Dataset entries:
════
**config.mk**
```make
export PLATFORM = sky130hd
export DESIGN_NAME = core_glue
export DESIGN_NICKNAME = d
export VERILOG_FILES = /design/src/rtl/glue_core_pkg.sv /design/src/rtl/glue_menu_pkg.sv /design/src/rtl/activity_led.sv /design/src/rtl/clock_enable_gen.sv /design/src/rtl/core_glue.sv /design/src/rtl/loader_bridge.sv /design/src/rtl/menu_status_decode.sv /design/src/rtl/reset_sequencer.sv
export SDC_FILE = /design/constraint.sdc
export NUM_CORES = 1
export LEC_CHECK = 0
export ABC_CLOCK_PERIOD_IN_PS = 5000
export BUFFER_PORTS_ARGS = -buffer_cell sky130_fd_sc_hd__buf_2
export CAP_MARGIN = 10
export CORE_UTILIZATION = 25
export CTS_CLUSTER_SIZE = 12
export DETAILED_ROUTE_END_ITERATION = 6
export SLEW_MARGIN = 15
export SYNTH_ARGS = -nofsm -noshare
export SYNTH_HDL_FRONTEND = slang
export SYNTH_SLANG_ARGS = --single-unit
export TNS_END_PERCENT = 30
```
**constraint.sdc**
```tcl
create_clock -name clk_sys -period 5 [get_ports clk_sys]
set_input_delay 0.75 -clock clk_sys [delete_from_list [all_inputs] [get_ports clk_sys]]
set_output_delay 0.75 -clock clk_sys [all_outputs]
set_load 0.01 [all_outputs]
```
===== src/plic_cfg_pkg.sv =====
//////////////////////////////////////////////////////////////////////
// Interrupt controller sizing constants and shared source, target
// and priority types
//////////////////////////////////////////////////////////////////////

package plic_cfg_pkg;

  // Source 0 is reserved and means "no interrupt"
  localparam int NumSrc    = 8;
  localparam int NumTarget = 2;

  // Priority 0 never interrupts
  localparam int MaxPrio   = 7;
  localparam int PrioW     = $clog2(MaxPrio + 1);
  localparam int SrcW      = $clog2(NumSrc);

  // Per-source types
  typedef logic [NumSrc-1:0] src_vec_t;
  typedef logic [PrioW-1:0]  prio_t;
  typedef logic [SrcW-1:0]   src_id_t;
  typedef prio_t [NumSrc-1:0] prio_arr_t;

  // Per-target types
  typedef logic [NumTarget-1:0]     tgt_vec_t;
  typedef src_id_t [NumTarget-1:0]  tgt_id_arr_t;
  typedef prio_t [NumTarget-1:0]    tgt_prio_arr_t;
  typedef src_vec_t [NumTarget-1:0] tgt_src_arr_t;

endpackage


===== src/plic_reg_pkg.sv =====
//////////////////////////////////////////////////////////////////////
// Register bus request/response structs, register map offsets and
// the register-to-hardware struct
//////////////////////////////////////////////////////////////////////

package plic_reg_pkg;

  //////////////////////////////////////////////////////////////////////
  // Bus structs
  //////////////////////////////////////////////////////////////////////

  // Request, valid for a single cycle
  typedef struct packed {
    logic        valid;
    logic        write;
    logic [11:0] addr;
    logic [31:0] wdata;
  } reg_req_t;

  // Response, same cycle as the request
  typedef struct packed {
    logic        ready;
    logic        error;
    logic [31:0] rdata;
  } reg_rsp_t;

  //////////////////////////////////////////////////////////////////////
  // Register map
  //////////////////////////////////////////////////////////////////////

  // One priority word per source
  localparam logic [11:0] PrioBase        = 12'h000;
  // Pending bits, read only
  localparam logic [11:0] IpOffset        = 12'h080;
  // 1 selects edge detection
  localparam logic [11:0] LeOffset        = 12'h084;
  // Per-target blocks
  localparam logic [11:0] TargetBase      = 12'h100;
  localparam logic [11:0] TargetStride    = 12'h010;
  localparam logic [11:0] IeOffset        = 12'h000;
  localparam logic [11:0] ThresholdOffset = 12'h004;
  localparam logic [11:0] CcOffset        = 12'h008;
  localparam logic [11:0] MsipOffset      = 12'h00C;

  // Configuration and strobes towards the interrupt logic
  typedef struct packed {
    plic_cfg_pkg::prio_arr_t     prio;
    plic_cfg_pkg::src_vec_t      le;
    plic_cfg_pkg::tgt_src_arr_t  ie;
    plic_cfg_pkg::tgt_prio_arr_t threshold;
    plic_cfg_pkg::tgt_vec_t      msip;
    plic_cfg_pkg::tgt_vec_t      claim_re;
    plic_cfg_pkg::tgt_vec_t      complete_we;
    plic_cfg_pkg::tgt_id_arr_t   complete_id;
  } reg2hw_t;

endpackage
════
Exercise description: Each line in the entries above, starting at the line with "typedef logic [SrcW-1:0]" and ending at the line with "logic [11:0] addr;", is to be printed exactly, and only those lines.

Your response:
  typedef logic [SrcW-1:0]   src_id_t;
  typedef prio_t [NumSrc-1:0] prio_arr_t;

  // Per-target types
  typedef logic [NumTarget-1:0]     tgt_vec_t;
  typedef src_id_t [NumTarget-1:0]  tgt_id_arr_t;
  typedef prio_t [NumTarget-1:0]    tgt_prio_arr_t;
  typedef src_vec_t [NumTarget-1:0] tgt_src_arr_t;

endpackage


===== src/plic_reg_pkg.sv =====
//////////////////////////////////////////////////////////////////////
// Register bus request/response structs, register map offsets and
// the register-to-hardware struct
//////////////////////////////////////////////////////////////////////

package plic_reg_pkg;

  //////////////////////////////////////////////////////////////////////
  // Bus structs
  //////////////////////////////////////////////////////////////////////

  // Request, valid for a single cycle
  typedef struct packed {
    logic        valid;
    logic        write;
    logic [11:0] addr;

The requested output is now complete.